Note in this example that almost all clusters has a predominance of either "Cerrado" or "Pasture" classes with the exception of cluster $3$. The contingency table plotted by sits_cluster_frequency() shows how the samples are distributed across the clusters and helps to identify two kinds of confusions. The first is relative to those small amount of samples in clusters dominated by another class (e.g. clusters $1$, $2$, $4$, $5$, and $6$), while the second is relative to those samples in non-dominated clusters (e.g. cluster $3$). These confusions can be an indication of samples with poor quality, an inadequacy of selected parameters for cluster analysis, or even a natural confusion due to the inherent variability of the land classes.

The result of the sits_cluster operation is a sits_tibble with one additional column, called "cluster". Thus, it is possible to remove clusters with mixed classes using standard R such as those in the dplyr package. In the example above, removing cluster $3$ can be done using the dplyr::filter function.

# remove cluster 3 from the samples
clusters_new <- dplyr::filter(clusters, cluster != 3)

# show new clusters samples frequency
sits::sits_cluster_frequency(clusters_new)

The resulting clusters still contained mixed labels, possibly resulting from outliers. In this case, users may want to remove the outliers and leave only the most frequent class. To do this, one can use sits_cluster_clean(), which removes all minority samples, as shown below.

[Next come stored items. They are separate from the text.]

## config.mk

```make
export PLATFORM = sky130hd
export DESIGN_NAME = reglist_engine
export DESIGN_NICKNAME = d
export VERILOG_FILES = /design/src/rtl/rle_pkg.sv /design/src/rtl/rle_launch.sv /design/src/rtl/rle_rdport.sv /design/src/rtl/rle_seq.sv /design/src/rtl/reglist_engine.sv
export SDC_FILE = /design/constraint.sdc
export NUM_CORES = 1
export LEC_CHECK = 0
export BUFFER_PORTS_ARGS = -buffer_cell sky130_fd_sc_hd__buf_4
export CORE_MARGIN = 8
export CORE_UTILIZATION = 42
export DETAILED_ROUTE_END_ITERATION = 6
export PLACE_DENSITY = 0.56
export RECOVER_POWER = 25
export SLEW_MARGIN = 20
export SYNTH_ARGS = -nofsm -noshare
export SYNTH_HDL_FRONTEND = slang
export SYNTH_SLANG_ARGS = --single-unit
```

## constraint.sdc

```tcl
create_clock -name clk -period 6.9 [get_ports clk]
set_input_delay 0.345 -clock clk [delete_from_list [all_inputs] [get_ports clk]]
set_output_delay 0.345 -clock clk [all_outputs]
set_load 0.02 [all_outputs]
```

# clear clusters, leaving only the majority class in each cluster
clean <- sits::sits_cluster_clean(clusters)
# show clusters samples frequency
sits_cluster_frequency(clean)

Using Self-organizing Maps for Sample Quality

Introduction to Self-organizing Maps

As an alternative for hierachical clustering for quality control of training samples, SITS provides a clustering technique based on self-organizing maps (SOM). SOM is a dimensionality reduction technique [@Kohonen1990], where high-dimensional data is mapped into two dimensions, keeping the topological relations between data patterns. The input data is a set of tranining samples which are typically of a high dimension. For example, a time series of 25 instances of 4 spectral bands is a 100-dimensional data set. The general idea of SOM-based clustering is that, by projecting the high-dimensional data set of training samples into a 2D map, the units of the map (called "neurons") compete for each sample. It is expected that good quality samples of each class should be close together in the resulting map. The neighbors of each neuron of a SOM map provide information on intra-class and inter-class variability.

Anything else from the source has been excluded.